Are AI compute costs going up in 2026?

The structural signal says the floor stays high. NVIDIA's August 17 filing caps its payment obligation at $105 billion under residual value guaranties for OpenAI's roughly 8 gigawatt Ohio campus — what TechTimes calls the largest AI computing campus ever constructed — with OpenAI paying the lease under a 20-year term. At this scale, the cost of building and financing AI infrastructure keeps a floor under compute and API pricing. Individual model prices can still fall for specific tiers, but the input-cost pressure behind your AI project costs is structural, not cyclical.

What does the $105B Ohio deal mean for my AI project budget?

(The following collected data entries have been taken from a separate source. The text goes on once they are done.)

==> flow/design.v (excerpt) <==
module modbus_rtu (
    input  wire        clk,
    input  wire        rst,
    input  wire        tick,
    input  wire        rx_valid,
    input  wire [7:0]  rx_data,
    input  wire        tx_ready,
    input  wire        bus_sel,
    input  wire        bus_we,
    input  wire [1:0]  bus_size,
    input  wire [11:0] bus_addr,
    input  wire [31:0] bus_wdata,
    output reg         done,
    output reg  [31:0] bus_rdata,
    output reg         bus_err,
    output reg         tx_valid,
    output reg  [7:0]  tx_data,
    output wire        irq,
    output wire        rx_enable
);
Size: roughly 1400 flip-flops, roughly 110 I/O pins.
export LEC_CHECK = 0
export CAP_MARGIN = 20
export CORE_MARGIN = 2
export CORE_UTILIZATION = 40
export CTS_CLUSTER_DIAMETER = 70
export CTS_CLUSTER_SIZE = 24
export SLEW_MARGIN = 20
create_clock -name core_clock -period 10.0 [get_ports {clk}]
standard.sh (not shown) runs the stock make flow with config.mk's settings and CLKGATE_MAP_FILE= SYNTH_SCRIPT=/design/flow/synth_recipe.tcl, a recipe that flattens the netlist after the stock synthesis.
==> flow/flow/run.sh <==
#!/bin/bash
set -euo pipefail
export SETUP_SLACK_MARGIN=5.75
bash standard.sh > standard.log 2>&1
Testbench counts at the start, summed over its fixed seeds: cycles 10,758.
This design comes from an exercise in tuning for small area on the open sky130 flow, not from production work.
Where RTL was checked, it was by simulation tests only, not by an equivalence proof against the original.
Function not checked in run 5: the RTL went through the layout flow alone.
No activity file was given, so power comes from the tool's default toggle rates.

==> design.v <==
module ulpdac_rb (
    input  wire        clk,
    input  wire        rst,
    input  wire        h_valid,
    input  wire [2:0]  h_op,
    input  wire [15:0] h_addr,
    input  wire [31:0] h_wdata,
    output reg         h_rvalid,
    output reg  [31:0] h_rdata,
    output reg         im_re,
    output reg  [10:0] im_addr,
    input  wire [31:0] im_rdata,
    output reg         hm_re,
    output reg         hm_we,
    output reg  [10:0] hm_addr,
    output reg  [31:0] hm_wdata,
    input  wire [31:0] hm_rdata,
    output reg  [7:0]  dac_out,
    output reg         dac_strobe
);
    reg  [15:0] x0, x1, x2, x3;
    reg  [15:0] pc;
    reg         run;
    reg  [2:0]  cause;
    reg  [16:0] cnt;           
    reg         ldm;           
    reg  [1:0]  ldrd;          
    reg  [7:0]  hcell;          
    reg         stp;           
    reg  [6:0]  wcur;
    reg         herr;
    reg  [7:0]  rsp_lo;
    reg         rsp_mem, rsp_hi, rsp_len;
    wire [31:0] w = im_rdata;
    wire hi1 = &cnt[16:3];
    wire hi0 = ~|cnt[16:3];
    wire c0  = hi1 & (cnt[2:0] == 3'd3);     
    wire c1  = hi1 & (cnt[2:0] == 3'd4);     
    wire c3  = hi1 & (cnt[2:0] == 3'd6);     
    wire c5  = hi0 & (cnt[2:0] == 3'd0);     
    wire c7  = hi0 & (cnt[2:0] == 3'd2);     
    wire c11 = hi0 & (cnt[2:0] == 3'd6);     
    wire cdl = cnt == {1'b0, w[15:0]};       
    wire z15_8  = ~|w[15:8];
    wire z19_16 = ~|w[19:16];
    wire is_wout  = (w[31:24] == 8'h10) & (w[23:20] == 4'h0) & z19_16 & z15_8;
    wire is_delay = (w[31:24] == 8'h20) & (w[23:16] == 8'h00);
    wire ldst_f   = (w[19:16] == 4'h0) & (w[15:11] == 5'h0);
    wire is_st    = (w[31:24] == 8'h30) & ldst_f;
    wire is_ld    = (w[31:24] == 8'h40) & ldst_f;
    wire is_movi  = (w[31:24] == 8'h50) & (w[21:16] == 6'h0);
    wire is_addi  = (w[31:24] == 8'h51) & z19_16;
    wire is_andi  = (w[31:24] == 8'h52) & z19_16;
    wire is_lshi  = (w[31:24] == 8'h53) & z19_16;
    wire is_rshi  = (w[31:24] == 8'h54) & z19_16;
    wire is_rshr  = (w[31:24] == 8'h64) & (w[17:0] == 18'h0);
    wire is_jmp   = (w[31:24] == 8'h70) & (w[23:11] == 13'h0);
    wire is_jmpr  = (w[31:24] == 8'h80) & (w[23:22] == 2'h0) & (w[19:0] == 20'h0);
    wire is_bgei  = (w[31:28] == 4'h9) & (w[25:23] == 3'h0);
    wire is_alu   = is_movi | is_addi | is_andi | is_lshi | is_rshi | is_rshr;
    wire is_br    = is_jmp | is_jmpr | is_bgei;
    wire legal    = is_wout | is_delay | is_st | is_ld | is_alu | is_br;
    function [15:0] xsel;
        input [1:0] i;
        input [15:0] a, b, c, d;
        begin
            case (i)
                2'd0: xsel = a;
                2'd1: xsel = b;
                2'd2: xsel = c;
                default: xsel = d;
            endcase
        end
    endfunction
    wire [1:0]  pidx = stp ? w[23:22] : ((w[31] & w[28]) ? w[27:26] : w[21:20]);
    wire [15:0] vs   = xsel(pidx, x0, x1, x2, x3);
    wire h0 = |x0[15:8], h1 = |x1[15:8], h2 = |x2[15:8], h3 = |x3[15:8];
    wire g16_0 = h0 | (|x0[7:4]);
    wire g16_1 = h1 | (|x1[7:4]);
    wire g16_2 = h2 | (|x2[7:4]);
    wire g16_3 = h3 | (|x3[7:4]);
    wire g200_0 = h0 | (x0[7] & x0[6] & (|x0[5:3]));
    wire g200_1 = h1 | (x1[7] & x1[6] & (|x1[5:3]));
    wire g200_2 = h2 | (x2[7] & x2[6] & (|x2[5:3]));
    wire g200_3 = h3 | (x3[7] & x3[6] & (|x3[5:3]));
    reg rd_g200, rt_g16;
    reg [3:0] rt_lo;
    always @(*) begin
        case (w[23:22])
            2'd0: rd_g200 = g200_0;
            2'd1: rd_g200 = g200_1;
            2'd2: rd_g200 = g200_2;
            default: rd_g200 = g200_3;
        endcase
        case (w[19:18])
            2'd0: begin rt_g16 = g16_0; rt_lo = x0[3:0]; end
            2'd1: begin rt_g16 = g16_1; rt_lo = x1[3:0]; end
            2'd2: begin rt_g16 = g16_2; rt_lo = x2[3:0]; end
            default: begin rt_g16 = g16_3; rt_lo = x3[3:0]; end
        endcase
    end
    wire [15:0] sum = vs + w[15:0];
    wire        ea_ok = sum < 16'd677;
    wire        ea_cur = sum == 16'd64;
    wire        left = ~w[26];     
    wire [3:0]  sh_n = w[29] ? rt_lo : w[3:0];
    wire        sh_z = w[29] ? rt_g16 : (|w[15:4]);
    reg  [15:0] sh_in, sh_out;
    wire [15:0] sh_r = sh_in >> sh_n;
    integer k;
    always @(*) begin
        for (k = 0; k < 16; k = k + 1) begin
            sh_in[k]  = left ? vs[15-k] : vs[k];
            sh_out[k] = left ? sh_r[15-k] : sh_r[k];
        end
    end
    reg [15:0] wres;
    always @(*) begin
        if (ldm | is_movi)         wres = w[15:0];
        else if (is_ld)            wres = {8'd0, hcell};
        else if (is_addi)          wres = sum;
        else if (is_andi)          wres = vs & w[15:0];
        else if (sh_z)             wres = 16'd0;
        else                       wres = sh_out;
    end
    wire fetch_bad = pc >= 16'd677;
    reg       fault;
    reg [2:0] fcause;
    always @(*) begin
        fault  = 1'b1;
        fcause = 3'd0;
        if (fetch_bad)                             fcause = 3'd2;
        else if (!legal)                           fcause = 3'd1;
        else if ((is_ld | is_st) && !ea_ok)        fcause = 3'd3;
        else if (is_st && !ea_cur)                 fcause = 3'd5;
        else if (is_st && rd_g200)                 fcause = 3'd4;
        else                                       fault  = 1'b0;
    end
    wire last = ldm ? c7 :
                is_delay ? cdl :
                is_wout ? c11 :
                (is_ld | is_st) ? c7 :
                is_alu ? c5 : c3;
    wire bge = vs >= {4'd0, w[11:0]};
    wire [9:0] pc_inc = pc[9:0] + 10'd1;
    reg [15:0] pc_next;
    always @(*) begin
        if (ldm)                   pc_next = {6'd0, pc_inc};
        else if (is_jmp)           pc_next = {5'd0, w[10:0]};
        else if (is_jmpr)          pc_next = vs;
        else if (is_bgei & bge)    pc_next = {5'd0, w[22:12]};
        else                       pc_next = {6'd0, pc_inc};
    end
    wire ahz      = ~|h_addr[15:3];
    wire h_rreg   = h_valid && h_op == 3'd0;
    wire h_wreg   = h_valid && h_op == 3'd1;
    wire h_rmem   = h_valid && h_op == 3'd2;
    wire h_wmem   = h_valid && h_op == 3'd3;
    wire h_mlen   = h_valid && h_op == 3'd4;
    wire h_badop  = h_valid && h_op[2] && h_op[1:0] != 2'd0;
    wire a_inrgn  = h_addr < 16'd677;
    wire a_cursor = h_addr == 16'd64;
    wire a_ring   = h_addr >= 16'd65 && h_addr < 16'd165;
    wire dz       = ~|h_wdata[31:8];
    wire d_lt100  = dz && h_wdata[7:0] < 8'd100;
    wire d_lt200  = dz && h_wdata[7:0] < 8'd200;
    wire wr0      = h_wreg && ahz && h_addr[2:0] == 3'd0;
    wire start    = wr0 && h_wdata[0] && !run;
    wire stop     = wr0 && !h_wdata[0];
    wire push     = h_wreg && ahz && h_addr[2:0] == 3'd7;
    wire wr2      = h_wreg && ahz && h_addr[2:0] == 3'd2;
    wire wcur_wr  = wr2 && d_lt100;
    wire cell_wr  = h_wmem && a_cursor && !run && d_lt200;
    wire herr_clr = h_wreg && ahz && h_addr[2:0] == 3'd1 && h_wdata[2];
    wire refuse = h_badop
                | (h_rreg && !(ahz && h_addr[2:0] != 3'd7))
                | (h_wreg && !(ahz && (h_addr[2:0] <= 3'd2 || h_addr[2:0] == 3'd7)))
                | (wr2 && !d_lt100)
                | ((h_rmem | h_wmem) && !a_inrgn)
                | (h_wmem && !a_ring && run)
                | (h_wmem && a_cursor && !d_lt200);
    wire [7:0] cb    = hcell + 8'd28;
    wire [7:0] rgray = cb ^ {1'b0, cb[7:1]};
    wire [7:0] fdiff = {1'b0, hcell[7:1]} - {1'b0, wcur};
    wire [6:0] hfree = fdiff[7] ? fdiff[6:0] + 7'd100 : fdiff[6:0];
    wire cz = cause != 3'd0;
    reg [7:0] reg_lo;
    always @(*) begin
        case (h_addr[2:0])
            3'd0: reg_lo = {7'd0, run};
            3'd1: reg_lo = {1'b0, cause, 1'b0, herr, cz, run};
            3'd2: reg_lo = {1'b0, wcur};
            3'd3: reg_lo = hcell;
            3'd4: reg_lo = rgray;
            3'd5: reg_lo = {1'b0, wcur ^ {1'b0, wcur[6:1]}};
            default: reg_lo = {1'b0, hfree};
        endcase
    end
    always @(*) begin
        hm_re    = h_rmem && a_inrgn && !a_cursor;
        hm_we    = push || (h_wmem && a_inrgn && !a_cursor && (a_ring || !run));
        hm_addr  = push ? {3'd0, 8'd65 + {1'b0, wcur}} : {1'b0, h_addr[9:0]};
        hm_wdata = {push ? 16'd0 : h_wdata[31:16], h_wdata[15:0]};
    end
    always @(posedge clk) begin
        if (rst) begin
            h_rvalid <= 1'b0;
        end else begin
            h_rvalid <= h_rreg | h_rmem | h_mlen;
        end
        rsp_mem <= hm_re;
        rsp_hi  <= h_rreg && ahz && h_addr[2:0] == 3'd1 && cz;
        rsp_len <= h_mlen;
        if (h_rreg && !refuse)       rsp_lo <= reg_lo;
        else if (h_rmem && a_cursor) rsp_lo <= hcell;
        else if (h_mlen)             rsp_lo <= 8'hA5;
        else                         rsp_lo <= 8'd0;
    end
    always @(*) begin
        h_rdata = {8'd0, rsp_hi ? pc : 16'd0, 8'd0} | {22'd0, rsp_len, 1'b0, rsp_lo};
        if (rsp_mem) h_rdata = hm_rdata;
    end
    always @(*) begin
        im_re   = run && ((c0 && !fetch_bad) || (c1 && !fault && is_ld && !ea_cur));
        im_addr = {1'b0, c0 ? pc[9:0] : sum[9:0]};
    end
    wire act    = run && !stop;
    wire do_flt = act && c1 && fault;
    wire do_end = act && last;
    always @(posedge clk) begin
        if (rst) begin
            run        <= 1'b0;
            pc         <= 16'd0;
            cause      <= 3'd0;
            cnt        <= 17'h1FFFB;
            hcell       <= 8'd0;
            stp        <= 1'b0;
            wcur       <= 7'd0;
            herr       <= 1'b0;
            dac_out    <= 8'h80;
            dac_strobe <= 1'b0;
        end else begin
            dac_strobe <= do_end && !ldm && is_wout;
            stp        <= do_end && !ldm && is_st;
            if (refuse)        herr <= 1'b1;
            else if (herr_clr) herr <= 1'b0;
            if (wcur_wr)       wcur <= h_wdata[6:0];
            if (push)          wcur <= (wcur == 7'd99) ? 7'd0 : wcur + 7'd1;
            if (cell_wr)       hcell <= h_wdata[7:0];
            if (stp)           hcell <= vs[7:0];
            if (start) begin
                run   <= 1'b1;
                pc    <= 16'd0;
                cause <= 3'd0;
            end else if (stop) begin
                run   <= 1'b0;
            end else if (do_flt) begin
                run   <= 1'b0;
                cause <= fcause;
            end
            if (stop || do_flt || do_end)
                cnt <= 17'h1FFFB;
            else if (run)
                cnt <= cnt + 17'd1;
            if (do_end) begin
                pc <= pc_next;
                if (!ldm && is_wout)
                    dac_out <= w[7:0];
            end
        end
    end
    always @(posedge clk) begin
        if (c1) begin
            ldm  <= is_ld && !ea_cur;
            ldrd <= w[23:22];
        end
    end
    wire xwe = do_end && (ldm || is_alu || is_ld);
    always @(posedge clk) begin
        if (xwe) begin
            case (ldrd)
                2'd0: x0 <= wres;
                2'd1: x1 <= wres;
                2'd2: x2 <= wres;
                default: x3 <= wres;
            endcase
        end
    end
endmodule
Background: an optimization exercise with open tools, aiming at small area. Do not read the settings as production practice. Function was checked by simulation only, so behaviour that the tests miss may differ from the original. Power figures rest on the tool's default switching activity, not on a simulated workload.

==> design.v <==
module ca_core (
    input  wire        clk,
    input  wire        rst,           
    output wire        imem_re,
    output wire [9:0]  imem_addr,
    input  wire [15:0] imem_rdata,
    output wire        dmem_re,
    output wire        dmem_we,
    output wire [15:0] dmem_addr,
    output wire [7:0]  dmem_wdata,
    input  wire [7:0]  dmem_rdata,
    output wire        halted,
    output wire        fault,
    output wire [15:0] fault_pc,
    output wire [15:0] fault_word,
    output wire        eff_valid,
    output wire [15:0] eff_pc,
    output wire        eff_reg_we,
    output wire [5:0]  eff_reg_idx,
    output wire [7:0]  eff_reg_val,
    output wire        eff_mem_we,
    output wire [10:0] eff_mem_addr,
    output wire [7:0]  eff_mem_val,
    output wire        eff_redirect,
    output wire [15:0] eff_target,
    output wire [4:0]  eff_sreg,
    output wire [4:0]  obs_sreg
);
    localparam [3:0] OP_ADD  = 4'd0,  OP_SUB  = 4'd1,  OP_MUL  = 4'd2,
                     OP_MOVI = 4'd3,  OP_BEQZ = 4'd4,  OP_ANDI = 4'd5,
                     OP_EOR  = 4'd6,  OP_BR   = 4'd7,  OP_SAL  = 4'd8,
                     OP_SAR  = 4'd9,  OP_LDR  = 4'd10, OP_STR  = 4'd11;
    localparam [15:0] IMEM_WORDS = 16'd1024;
    localparam [15:0] DMEM_BYTES = 16'd2048;
    reg  [7:0]  regs [0:63];
    reg         sr_z, sr_n, sr_c, sr_v, sr_s;
    reg  [15:0] pc;
    reg  [1:0]  stall;
    reg         faulted;
    reg  [15:0] f_pc;
    reg  [15:0] f_word;
    reg         fl_valid;
    reg  [15:0] fl_raw;
    reg  [15:0] fl_pc;
    reg         dl_valid;
    reg  [15:0] dl_raw;
    reg  [15:0] dl_pc;
    reg  [3:0]  dl_op;
    reg  [5:0]  dl_rs;
    reg  [15:0] dl_second;
    reg  [7:0]  dl_sv;
    reg  [15:0] dl_secv;
    wire running = !faulted && (stall == 2'd0);
    wire        ex_active = running && dl_valid;
    wire [7:0]  a  = dl_sv;
    wire [15:0] b  = dl_secv;
    wire [7:0]  b8 = dl_secv[7:0];
    wire [8:0]  add9 = {1'b0, a} + {1'b0, b8};
    wire [8:0]  sub9 = {1'b0, a} - {1'b0, b8};
    wire [15:0] prod = a * b8;
    wire [7:0]  sar8 = $signed(a) >>> b[2:0];
    reg  [7:0]  ex_r;
    reg         ex_wr_reg;
    reg         ex_wr_zn;
    reg         ex_wr_cvs;
    reg         ex_c, ex_v;
    reg         ex_ctrl;
    reg  [15:0] ex_target;
    reg         ex_load, ex_store;
    always @(*) begin
        ex_r      = 8'h00;
        ex_wr_reg = 1'b0;
        ex_wr_zn  = 1'b0;
        ex_wr_cvs = 1'b0;
        ex_c      = 1'b0;
        ex_v      = 1'b0;
        ex_ctrl   = 1'b0;
        ex_target = 16'h0000;
        ex_load   = 1'b0;
        ex_store  = 1'b0;
        case (dl_op)
            OP_ADD: begin
                ex_r = add9[7:0]; ex_wr_reg = 1'b1; ex_wr_zn = 1'b1; ex_wr_cvs = 1'b1;
                ex_c = add9[8];
                ex_v = (a[7] == b8[7]) && (add9[7] != a[7]);
            end
            OP_SUB: begin
                ex_r = sub9[7:0]; ex_wr_reg = 1'b1; ex_wr_zn = 1'b1; ex_wr_cvs = 1'b1;
                ex_c = sub9[8];
                ex_v = (a[7] != b8[7]) && (sub9[7] != a[7]);
            end
            OP_MUL: begin
                ex_r = prod[7:0]; ex_wr_reg = 1'b1; ex_wr_zn = 1'b1;
            end
            OP_MOVI: begin
                ex_r = b8; ex_wr_reg = 1'b1;
            end
            OP_BEQZ: begin
                ex_ctrl   = (a == 8'h00);
                ex_target = dl_pc + 16'd1 + b;
            end
            OP_ANDI: begin
                ex_r = a & b8; ex_wr_reg = 1'b1; ex_wr_zn = 1'b1;
            end
            OP_EOR: begin
                ex_r = a ^ b8; ex_wr_reg = 1'b1; ex_wr_zn = 1'b1;
            end
            OP_BR: begin
                ex_ctrl   = 1'b1;
                ex_target = {a, b8};
            end
            OP_SAL: begin
                ex_r = (b >= 16'd8) ? 8'h00 : (a << b[2:0]);
                ex_wr_reg = 1'b1; ex_wr_zn = 1'b1;
            end
            OP_SAR: begin
                ex_r = (b >= 16'd8) ? {8{a[7]}} : sar8;
                ex_wr_reg = 1'b1; ex_wr_zn = 1'b1;
            end
            OP_LDR: begin
                ex_r = dmem_rdata; ex_wr_reg = 1'b1; ex_load = 1'b1;
            end
            OP_STR: begin
                ex_store = 1'b1;
            end
            default: ;
        endcase
    end
    wire ex_reg_we  = ex_active && ex_wr_reg;
    wire ex_xfer    = ex_active && ex_ctrl;      
    wire new_z = ex_wr_zn  ? (ex_r == 8'h00) : sr_z;
    wire new_n = ex_wr_zn  ? ex_r[7]         : sr_n;
    wire new_c = ex_wr_cvs ? ex_c            : sr_c;
    wire new_v = ex_wr_cvs ? ex_v            : sr_v;
    wire new_s = ex_wr_cvs ? (ex_r[7] ^ ex_v) : sr_s;
    assign dmem_re    = ex_active && ex_load;
    assign dmem_we    = ex_active && ex_store;
    assign dmem_addr  = b;
    assign dmem_wdata = a;
    wire        de_active  = running && !ex_xfer && fl_valid;
    wire [3:0]  de_op      = fl_raw[15:12];
    wire [5:0]  de_rs      = fl_raw[11:6];
    wire [5:0]  de_rt      = fl_raw[5:0];
    wire        de_invalid = (de_op > 4'd11);
    wire        de_fault   = de_active && de_invalid;
    wire        de_fill    = de_active && !de_invalid;
    wire        de_rfmt    = (de_op == OP_ADD) || (de_op == OP_SUB) || (de_op == OP_MUL) ||
                             (de_op == OP_EOR) || (de_op == OP_BR);
    wire [15:0] de_imm     = {{10{fl_raw[5]}}, fl_raw[5:0]};
    wire [15:0] de_second  = de_rfmt ? {10'd0, de_rt} : de_imm;
    wire [7:0]  rf_rs = (ex_reg_we && dl_rs == de_rs) ? ex_r : regs[de_rs];
    wire [7:0]  rf_rt = (ex_reg_we && dl_rs == de_rt) ? ex_r : regs[de_rt];
    wire [15:0] de_secv = de_rfmt ? {8'd0, rf_rt} : de_imm;
    wire fe_active   = running && !ex_xfer && !de_fault && (pc < IMEM_WORDS);
    wire fe_sentinel = (imem_rdata == 16'h0000);
    assign imem_re   = fe_active;
    assign imem_addr = pc[9:0];
    integer i;
    always @(posedge clk) begin
        if (rst) begin
            for (i = 0; i < 64; i = i + 1)
                regs[i] <= 8'h00;
            sr_z     <= 1'b0;
            sr_n     <= 1'b0;
            sr_c     <= 1'b0;
            sr_v     <= 1'b0;
            sr_s     <= 1'b0;
            pc       <= 16'h0000;
            stall    <= 2'd0;
            faulted  <= 1'b0;
            f_pc     <= 16'h0000;
            f_word   <= 16'h0000;
            fl_valid <= 1'b0;
            dl_valid <= 1'b0;
        end else if (faulted) begin
        end else if (stall != 2'd0) begin
            stall <= stall - 2'd1;
            if (stall == 2'd1) begin
                fl_valid <= 1'b0;
                dl_valid <= 1'b0;
            end
        end else begin
            if (ex_active) begin
                if (ex_reg_we)
                    regs[dl_rs] <= ex_r;
                sr_z <= new_z;
                sr_n <= new_n;
                sr_c <= new_c;
                sr_v <= new_v;
                sr_s <= new_s;
                dl_valid <= 1'b0;
            end
            if (ex_xfer) begin
                pc       <= ex_target;
                fl_valid <= 1'b0;
                dl_valid <= 1'b0;
                stall    <= 2'd2;
            end else begin
                if (de_fault) begin
                    faulted <= 1'b1;
                    f_pc    <= fl_pc;
                    f_word  <= fl_raw;
                end else if (de_fill) begin
                    dl_valid  <= 1'b1;
                    dl_raw    <= fl_raw;
                    dl_pc     <= fl_pc;
                    dl_op     <= de_op;
                    dl_rs     <= de_rs;
                    dl_second <= de_second;
                    dl_sv     <= rf_rs;
                    dl_secv   <= de_secv;
                    fl_valid  <= 1'b0;
                end
                if (fe_active) begin
                    if (fe_sentinel) begin
                        pc <= IMEM_WORDS;
                    end else begin
                        fl_valid <= 1'b1;
                        fl_raw   <= imem_rdata;
                        fl_pc    <= pc;
                        pc       <= pc + 16'd1;
                    end
                end
            end
        end
    end
    assign halted     = !faulted && (pc >= IMEM_WORDS) && !fl_valid && !dl_valid;
    assign fault      = faulted;
    assign fault_pc   = f_pc;
    assign fault_word = f_word;
    assign eff_valid    = ex_active;
    assign eff_pc       = dl_pc;
    assign eff_reg_we   = ex_reg_we;
    assign eff_reg_idx  = dl_rs;
    assign eff_reg_val  = ex_r;
    assign eff_mem_we   = dmem_we && (b < DMEM_BYTES);
    assign eff_mem_addr = b[10:0];
    assign eff_mem_val  = a;
    assign eff_redirect = ex_xfer;
    assign eff_target   = ex_target;
    assign eff_sreg     = {new_c, new_v, new_n, new_s, new_z};
    assign obs_sreg = {sr_c, sr_v, sr_n, sr_s, sr_z};
endmodule
This is an optimization exercise on Yosys and OpenROAD, whose aim is small area, a short achievable clock period and few clock cycles, not a production implementation. At most, simulation tests tie the RTL to the original design; equivalence was not proved. Power is estimated from default activity; no workload was simulated.

## branch yarrow
Design st7032_encoder, start of the top module:
module st7032_encoder (
    input  wire        clk,
    input  wire        rst,         
    input  wire        cmd_valid,
    output reg         cmd_ready,
    input  wire [15:0] cmd_word,
    input  wire [15:0] cmd_len,
    input  wire        pay_valid,
    output wire        pay_ready,
    input  wire [7:0]  pay_data,
    output reg         rsp_valid,
    output reg  [2:0]  rsp_result,
    output wire [7:0]  rsp_data,
    output wire [3:0]  rsp_step,
    output wire        ev_valid,
    input  wire        ev_ready,
    output wire [2:0]  ev_kind,
    output reg  [7:0]  ev_data,
    input  wire        ev_ok,
    input  wire [7:0]  ev_rdata
);
Size in the first run: roughly 380 cells after synthesis, ~0.0030 mm^2 of cells after synthesis.
==> flow/config.mk <==
export PLATFORM = sky130hd
export DESIGN_NAME = st7032_encoder
export DESIGN_NICKNAME = st7032_encoder
export VERILOG_FILES = /design/flow/design.v
export SDC_FILE = /design/flow/constraint.sdc
export NUM_CORES = 4
export LEC_CHECK = 0
export CAP_MARGIN = 20
export CORE_MARGIN = 2
export CORE_UTILIZATION = 40
export SETUP_SLACK_MARGIN = 1.0
export SLEW_MARGIN = 20
==> flow/constraint.sdc <==
create_clock -name core_clock -period 4.0 [get_ports {clk}]
set_input_delay 0.8000 -clock core_clock [delete_from_list [all_inputs] [get_ports {clk}]]
set_output_delay 0.8000 -clock core_clock [all_outputs]
set_load 0.01 [all_outputs]
standard.sh (not shown) runs the stock make flow with config.mk's settings and CLKGATE_MAP_FILE= SYNTH_SCRIPT=/design/flow/synth_recipe.tcl, a recipe that flattens the netlist after the stock synthesis.
==> flow/flow/run.sh <==
#!/bin/bash
set -euo pipefail
cd "$(dirname "$0")/.."
export BUFFER_PORTS_ARGS="-buffer_cell sky130_fd_sc_hd__buf_1"
bash standard.sh finish > make_finish.log 2>&1
> inputs changed (branch yarrow -> branch tundra)
# branch yarrow
export LEC_CHECK = 0
export CAP_MARGIN = 20
export CORE_MARGIN = 2
export CORE_UTILIZATION = 40
export SETUP_SLACK_MARGIN = 1.0
export SLEW_MARGIN = 20
create_clock -name core_clock -period 4.0 [get_ports {clk}]
# branch tundra
export LEC_CHECK = 0
export CAP_MARGIN = 20
export CORE_MARGIN = 2
export CORE_UTILIZATION = 40
export SETUP_SLACK_MARGIN = 1.5
export SLEW_MARGIN = 20
create_clock -name core_clock -period 4.0 [get_ports {clk}]
## What came out
- Comparing branch tundra against branch yarrow, there is no change at all in post-synthesis area per instance.
- Between branch tundra and branch yarrow, the difference in required time at the worst-slack endpoint is negligible.
- The lower worst-case headroom to the max-slew limit of branch tundra and branch yarrow is in branch tundra.
- On branch tundra: sequential share of layout area is 0.99 points lower than what branch yarrow gave.
- branch tundra ended with more area added between synthesis and finish than branch yarrow.
- Taking branch yarrow as the reference point, the logic gate share of total power of branch tundra rises by 0.9 points.
- branch tundra -> branch yarrow: data arrival time at the worst-slack endpoint flat
- Worst setup slack after layout of branch yarrow is on par with branch tundra.
- branch tundra vs branch yarrow — average detailed-routed wire length per instance rose about 1.6%.
No functional check of the RTL was part of any run of this note.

It means your estimates should carry a compute-cost floor, not last year's rates. Record AI infrastructure capex — 35,000 construction jobs, at least 10 GW of new generation, $4.2 billion in grid infrastructure — signals sustained demand for the same compute you buy. If you price per-token and API work off stale rates, mid-project cost drift eats your margin. Build in a compute-cost floor and re-check the rate assumptions in your project estimate before quoting.

Is NVIDIA really spending $105 billion?

No. The $105 billion is a cumulative cap on NVIDIA's aggregate payment obligation under residual value guaranties with SB Energy, the developer that builds, owns, and operates the campus under a 20-year lease to OpenAI. NVIDIA only pays if a Trigger Event occurs — OpenAI's insolvency default or lease-payment failure — and OpenAI reimburses and indemnifies NVIDIA for any amounts actually paid. The separate equity piece is $1.5 billion in SB Energy. The guarantee is the demand signal; the lease payments are OpenAI's.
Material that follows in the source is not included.